The 2013 Chemistry World science communication competition reached its climax at the beginning of March. In its second edition, it attracted almost 100 entries from every corner of the world. The quality of the entries was outstanding and we are delighted that so many chose to take part and share their interpretations of openness in science.

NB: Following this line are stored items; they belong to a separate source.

**src/rtl/i2c_eeprom_slave.sv**
```systemverilog
module i2c_eeprom_slave #(
  parameter logic [6:0] DEV_ID = 7'h50,
  parameter int         AW     = 8
) (
  input  logic          clk,
  input  logic          rst_n,
  input  logic          scl_i,
  input  logic          sda_i,
  output logic          sda_oe,
  input  logic          pre_we,
  input  logic [AW-1:0] pre_addr,
  input  logic [7:0]    pre_data
);
  localparam int DEPTH = 1 << AW;

  typedef enum logic [2:0] {S_IDLE, S_DEV, S_ADDR, S_WDATA, S_RDATA} st_t;

  logic [2:0]    scl_q, sda_q;
  logic          scl_s, scl_p, sda_s, sda_p;
  logic          scl_rise, scl_fall, bus_start, bus_stop;
  logic [7:0]    mem [DEPTH];
  logic [AW-1:0] ptr;
  logic [7:0]    sr, tx, rd_byte;
  logic [3:0]    cnt;
  logic          nack, rw, oe, dev_hit, wr_en, addr_ld;
  st_t           st;

  always_ff @(posedge clk or negedge rst_n)
    if (!rst_n) begin
      scl_q <= '1;
      sda_q <= '1;
    end else begin
      scl_q <= {scl_q[1:0], scl_i};
      sda_q <= {sda_q[1:0], sda_i};
    end

  assign scl_s     = scl_q[1];
  assign scl_p     = scl_q[2];
  assign sda_s     = sda_q[1];
  assign sda_p     = sda_q[2];
  assign scl_rise  = scl_s & ~scl_p;
  assign scl_fall  = ~scl_s & scl_p;
  assign bus_start = scl_s & scl_p & sda_p & ~sda_s;
  assign bus_stop  = scl_s & scl_p & ~sda_p & sda_s;

  assign dev_hit = (sr[7:1] == DEV_ID);
  assign rd_byte = mem[ptr];
  assign wr_en   = scl_fall && (st == S_WDATA) && (cnt == 4'd8);
  assign addr_ld = scl_fall && (st == S_ADDR) && (cnt == 4'd8);
  assign sda_oe  = oe;

  always_ff @(posedge clk)
    if (pre_we)     mem[pre_addr] <= pre_data;
    else if (wr_en) mem[ptr]      <= sr;

  always_ff @(posedge clk or negedge rst_n)
    if (!rst_n) begin
      st   <= S_IDLE;
      cnt  <= '0;
      sr   <= '0;
      tx   <= '0;
      ptr  <= '0;
      oe   <= 1'b0;
      nack <= 1'b0;
      rw   <= 1'b0;
    end else if (bus_start) begin
      st  <= S_DEV;
      cnt <= '0;
      oe  <= 1'b0;
    end else if (bus_stop) begin
      st  <= S_IDLE;
      cnt <= '0;
      oe  <= 1'b0;
    end else if (st != S_IDLE) begin
      if (scl_rise) begin
        if (cnt < 4'd9)  cnt <= cnt + 4'd1;
        if (cnt < 4'd8)  sr  <= {sr[6:0], sda_s};
        if (cnt == 4'd8) nack <= sda_s;
      end else if (scl_fall) begin
        if (st == S_RDATA) begin
          if (cnt == 4'd9) begin
            if (nack) begin
              st <= S_IDLE;
              oe <= 1'b0;
            end else begin
              tx  <= rd_byte;
              ptr <= ptr + 1'b1;
              oe  <= ~rd_byte[7];
              cnt <= '0;
            end
          end else if (cnt == 4'd8) begin
            oe <= 1'b0;
          end else if (cnt != 4'd0) begin
            tx <= {tx[6:0], 1'b0};
            oe <= ~tx[6];
          end
        end else if (cnt == 4'd8) begin
          case (st)
            S_DEV:
              if (dev_hit) begin
                oe <= 1'b1;
                rw <= sr[0];
              end else begin
                st <= S_IDLE;
              end
            S_ADDR: begin
              ptr <= AW'(sr);
              oe  <= 1'b1;
            end
            S_WDATA: begin
              ptr <= ptr + 1'b1;
              oe  <= 1'b1;
            end
            default: ;
          endcase
        end else if (cnt == 4'd9) begin
          oe  <= 1'b0;
          cnt <= '0;
          if (st == S_DEV && rw) begin
            st  <= S_RDATA;
            tx  <= rd_byte;
            ptr <= ptr + 1'b1;
            oe  <= ~rd_byte[7];
          end else if (st == S_DEV) begin
            st <= S_ADDR;
          end else begin
            st <= S_WDATA;
          end
        end
      end
    end
endmodule

```
**config.mk**
```make
export PLATFORM = sky130hd
export DESIGN_NAME = i2c_eeprom_slave
export DESIGN_NICKNAME = d
export VERILOG_FILES = /design/src/rtl/i2c_eeprom_slave.sv
export SDC_FILE = /design/constraint.sdc
export NUM_CORES = 2
export LEC_CHECK = 0
export BUFFER_PORTS_ARGS = -buffer_cell sky130_fd_sc_hd__buf_4
export CAP_MARGIN = 5
export CORE_MARGIN = 1
export CORE_UTILIZATION = 55
export CTS_BUF_LIST = sky130_fd_sc_hd__clkbuf_8
export DETAILED_ROUTE_END_ITERATION = 7
export HOLD_SLACK_MARGIN = 0.02
export PLACE_DENSITY = 0.7
export SYNTH_ARGS = -nofsm -noshare
export SYNTH_HDL_FRONTEND = slang
export SYNTH_SLANG_ARGS = --single-unit
```
**constraint.sdc**
```tcl
create_clock -name clk -period 27.5 [get_ports clk]
set_input_delay 1.375 -clock clk [delete_from_list [all_inputs] [get_ports clk]]
set_output_delay 1.375 -clock clk [all_outputs]
set_load 0.005 [all_outputs]
```
==> results.txt <==
Largest family of logic cells by synthesized area = multiplexers
Register area = 62,500 um2
YS warnings = 0
Arr. time, crit path = 6.44 ns
# port buffers = 21
Top FF cell, synth = edfxtp_1
Hold Path Class = input pin to async pin
Peak supply drop = 0.0584 mV
Routed Antenna Nets = 0
Setup TNS = 0 ns
Synth Area in Compound Gates = 0.0350
Layout cell share with drive strength beyond 1 = 0.222
Routed Wire Length = 215,000 um
Failing checks = max-capacitance violations
Initial antenna violation count = 9
Clk pwr share = 0.409
Average size of a mapped cell = 20.5 um2
Initial DRT Pass Iterations = 6
DP HPWL = 126,000 um
CTS Hold Bufs = 0
Worst path required time = 28.38 ns
Via/cell ratio = 6.61
R2r endpoint = tx[2]
Fraction of the mapped netlist area in simple logic gates = 0.0314
R2R cell count = 10
Seq/Total Area, Yosys = 0.755
Reg-to-reg startpoint = ptr[0]
Slew at the pin closest to its max-slew limit = 1.47 ns
Resized Gates After CTS = 0
Io pins = 22
Startpoint Class = flop
Largest net degree at the start of global routing = 193
Pins Over Slew Limit = 0
Gr ovfl total = 0
CTS Sinks = 2,087
Mux cell area share after synthesis = 0.153
Post-CTS setup buffer count = 0
Gate power share = 0.015
Hold Vio Cnt, Final = 0
Most common cell after layout, fill and taps aside = edfxtp_1
Std-Cell Rows = 141
Vias = 43.0k
#FFs+latches synth = 2,087
Final Net Count = 4,278
Syn Inst Count = 4,036
Post-synth cell types = 85
Multi-input gate area = 18,400 um2
CTS H-tree lvls = 5
Final worst path period need = 5.56 ns
Drt wl/cell = 33.1 um
GP Congestion = 0.876
CORE AREA = 149,000 um2
Status = complete, but fails checks
Share of the synthesized area in the top cell type = 0.744
Fillers = 10.4k
LEAKAGE = 0.0278 uW
Adder-Cell Fraction of Synth Area = 0.00106
Synth Net Count = 4,064
Crit Path Class = flop to flop
Slew headroom = 0.00479
Die height = 390 um
Net switching power figure = 1280 uW
Max clock buf depth = 4
Pwr/cell area = 67.2 nW/um2
Unrepaired setup endpoints after global routing = false
Main area contributors after synthesis = edfxtp_1 (74%), mux4_2 (11%), mux2i_1 (2.3%)
Tcrit/Tclk final = 0.202
Mapped Area = 82,700 um2
Final WS setup = 21.94 ns
Overall Global Routing Usage = 0.286
Clk_lat worst skew = 1.06 ns
Post-synth ARST share = 0.0187
DRC Markers = 0
Fin area = 90,500 um2
Area grow syn2layout = 9.46%
Switching share of power = 0.211
Setup violators final = 0
Most frequent cells in the layout = edfxtp_1 (2,048), mux4_2 (405), clkbuf_8 (355)
R2R Setup Slk = 21.94 ns
Number of global-route vias before repair = 42.4k
Post-Place Cell Area = 84,400 um2
Die width = 390 um
Starting Density = 0.557
Number of buffers created by CTS = 342
Fmax = 180 MHz
Die Footprint = 152,000 um2
Max-Cap Viols = 1
Post-Synth XOR/XNOR Area = 0.000106
Place WS = 21.77 ns
Int Power = 4790 uW
Total power = 6080 uW
Worst-path clk slew = 0.06 ns
Crit end category = flop
Post-synth top area cell = edfxtp_1
Crit path max fanout = 104
1st-iter DRT viols = 6,087
Root buffer cell = clkbuf_8
EDFF count, synth = 2,048
Clock skew = 0.0836 ns
Power share of the sequential group = 0.576
First-pass GRT wire length = 306,000 um
CTS tree = yes
[kinds of logic after synthesis]
| family | after synthesis |
|---|---|
| muxes | 670 |
| xor gates and xnor gates | 1 |
| adders and majority gates | 7 |
| DFF | 2087 |
| and+or+nand+nor | 593 |
| AOI/OAI and AO/OA | 418 |
| buffers and inverters | 260 |
[flip-flops by register name (all words and copies together), names as in the netlist]
| signal | count |
|---|---|
| mem | 2048 |
| tx | 7 |
| rw | 1 |
| scl_q | 3 |
| sr | 8 |
| nack | 1 |
| sda_q | 3 |
| cnt | 4 |
| ptr | 8 |
| st | 3 |
| sda_oe | 1 |
[per-stage QoR]
stage / utilization / hold slack, ns / instances
floorplan: - / 0.345 / 4036
global placement: 0.568 / 0.351 / 5907
detailed placement: 0.568 / 0.347 / 5908
CTS: 0.609 / 0.274 / 6498
global route: 0.609 / 0.311 / 6499
finish: 0.609 / 0.325 / 6504
[cells in the mapped netlist, types with 35 or more instances]
library cell,n
a21oi_1,88
a22oi_1,80
buf_2,77
buf_6,35
clkbuf_1,61
edfxtp_1,2048
mux2i_1,194
mux4_1,55
mux4_2,405
nand2_1,139
nand3_1,45
nor2_1,305
o21ai_0,51
[power groups by stage]
stage	Combinational, uW	Sequential, uW	Clock (uW)
3_3_place_gp	84.3	3570	0
5_1_grt	93.4	3500	2640
2_1_floorplan	38.5	3580	0
3_5_place_dp	87.4	3570	0
4_1_cts	87.3	3500	2510
6_report	88.4	3500	2490
[worst max-delay path, stage by stage (launching register included)]
cell,delay (ns)
dfrtp_4,0.92
buf_12,0.65
buf_12,0.67
buf_12,0.67
mux4_2,0.59
a22oi_1,0.41
a21oi_1,0.18
a2111oi_0,0.57
o21ai_0,0.24
nand4_1,0.14
a31oi_1,0.09
[layout make-up]
cell class,count,share of cell area
sequential,2087,0.690
multi-input combinational,1689,0.203
timing repair buffer,113,0.0103
tap,2002,0.0277
clock buffer,355,0.0540
antenna,6,0.000166
clock inverter,235,0.0136
inverter,17,0.000760
[how the worst max path moves through the flow]
| stage | start | slack (ns) | to | cells after the start |
|---|---|---|---|---|
| final | ptr[0] | 21.94 | tx[2] | 10 |
| after global routing | ptr[0] | 21.48 | tx[2] | 10 |
| after CTS | ptr[0] | 21.96 | tx[2] | 10 |
| after detailed placement | pre_we | 21.77 | mem[108][7] | 6 |
| after global placement | pre_we | 21.41 | mem[64][1] | 6 |
| after floorplan | pre_we | 13.14 | mem[0][0] | 4 |
[per-layer routing]
layer | track usage | vias to the layer above | wire, um
li1 | - | 17300 | -
met1 | 0.399 | 22400 | 80900
met2 | 0.424 | 2881 | 97800
met3 | 0.0863 | 503 | 27400
met4 | 0.119 | 6 | 9160
met5 | 0 | - | 42
Note: power is estimated with default switching activity, not from simulation.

The entrants were shortlisted to 10, who had the opportunity to pitch their stories to a large audience – including members of the press, representatives of industry and a selection of academics at an event organised by one of our sponsors (AkzoNobel
) in Burlington House in London, UK.
The judges, a very illustrious panel
that included none other than Adam Hart-Davis, Quentin Cooper, Lesley Yellowlees, Philip Ball, Samantha Tang, David Jakubovic (chair) and me then had the difficult task of selecting the winning entry and two runners up. After much deliberation the decision was as follows: in first place was Tessa Fiorini, with ‘Connecting the dots: the birth of modern chemistry through openness’ and runners up were Elizabeth Tasker with ‘Tunnelling through barriers to explain the impossible’ and Debbie White with ‘A day in the office’. Debbie added an element of mystery to the competition this year as she requested to remain anonymous and writes under a pseudonym. When you read her story you will understand why. And you’ll have the opportunity very soon, as the three entries will be published in the May issue of the magazine.

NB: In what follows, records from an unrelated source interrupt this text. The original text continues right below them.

### config.mk
export PLATFORM = sky130hd
export DESIGN_NAME = srst_gate_ctrl
export DESIGN_NICKNAME = d
export VERILOG_FILES = /design/src/rtl/srgc_pkg.sv /design/src/rtl/srgc_addr_dec.sv /design/src/rtl/srgc_gate_timer.sv /design/src/rtl/srst_gate_ctrl.sv
export SDC_FILE = /design/constraint.sdc
export NUM_CORES = 1
export LEC_CHECK = 0
export BUFFER_PORTS_ARGS = -buffer_cell sky130_fd_sc_hd__buf_2
export CORE_MARGIN = 2
export CORE_UTILIZATION = 31
export CTS_CLUSTER_DIAMETER = 150
export CTS_CLUSTER_SIZE = 25
export DETAILED_ROUTE_END_ITERATION = 6
export GPL_ROUTABILITY_DRIVEN = 0
export SYNTH_ARGS = -nofsm -noshare
export SYNTH_HDL_FRONTEND = slang
export SYNTH_SLANG_ARGS = --single-unit
### constraint.sdc
create_clock -name clk -period 2.9 [get_ports clk]
set_input_delay 0.435 -clock clk [delete_from_list [all_inputs] [get_ports clk]]
set_output_delay 0.435 -clock clk [all_outputs]
set_load 0.05 [all_outputs]
$ cat config.mk
export PLATFORM = sky130hd
export DESIGN_NAME = addr_watch_unit
export DESIGN_NICKNAME = d
export VERILOG_FILES = /design/src/rtl/wpu_pkg.sv /design/src/rtl/wpu_regfile.sv /design/src/rtl/wpu_compare.sv /design/src/rtl/wpu_prio.sv /design/src/rtl/addr_watch_unit.sv
export SDC_FILE = /design/constraint.sdc
export NUM_CORES = 1
export LEC_CHECK = 0
export BUFFER_PORTS_ARGS = -buffer_cell sky130_fd_sc_hd__buf_4
export CORE_AREA = 5 5 207 209
export CTS_CLUSTER_DIAMETER = 150
export DETAILED_ROUTE_END_ITERATION = 7
export DIE_AREA = 0 0 212 214
export SETUP_SLACK_MARGIN = 0.1
export SKIP_LAST_GASP = 1
export SYNTH_ARGS = -nofsm -noshare
export SYNTH_HDL_FRONTEND = slang
export SYNTH_HIERARCHICAL = 1
export SYNTH_SLANG_ARGS = --single-unit
$ cat constraint.sdc
create_clock -name clk -period 9.6 [get_ports clk]
set_input_delay 0.96 -clock clk [delete_from_list [all_inputs] [get_ports clk]]
set_output_delay 0.96 -clock clk [all_outputs]
set_load 0.05 [all_outputs]
$ cat src/rtl/wpu_pkg.sv
package wpu_pkg;
  localparam int WP_MAX = 4;
  localparam int IDX_W  = 2;

  typedef enum logic [1:0] {
    FLD_BASE = 2'd0,
    FLD_MASK = 2'd1,
    FLD_CTRL = 2'd2,
    FLD_NONE = 2'd3
  } wp_field_e;

  typedef struct packed {
    logic st_en;
    logic ld_en;
    logic fe_en;
  } wp_ctrl_t;
endpackage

The winner also received a certificate from Robert Parker, chief executive of the Royal Society of Chemistry, and a cheque for £500. In addition, Tessa will be travelling to Sweden to visit AkzoNobel’s headquarters, and then Newcastle to visit Procter & Gamble
(our second sponsor). On her return, we will work with Tessa to write a summary of her experience, which we will also publish.
2014 UK science award
The event was a day-long affair that continued with a panel discussion, followed by the ceremony for the 2014 AkzoNobel UK science award. The theme of the panel discussion was ‘Future proofing the UK’s chemistry-using industries’ with Clive Cookson, science editor of the Financial Times
, moderating and Ian Shott (representing the Technology Strategy Board and the Chemistry Growth Partnership), Carol Boyer-Spooner (chief executive of the Chemistry Innovation Knowledge Transfer Network), Andrew Burgess (chief scientist at AkzoNobel), Tony Ryan (pro-vice chancellor at the University of Sheffield) and David Jakubovic (open innovation director at Procter & Gamble) taking part.
This panel of experts advocated closer working relationships between industry and academia as a way of accelerating innovation and unlocking sustainable technologies. The experts saw this combination of entrepreneurial spirit and academic capability as playing to the UK’s strengths and thus as a means of securing growth and future proofing chemical companies and the users of chemicals.
To conclude it all, John Goodby from University of York, UK, received the AkzoNobel UK science award in recognition of his work on liquid crystals. Keep an eye on the Jobs section for a forthcoming profile of his career and achievements.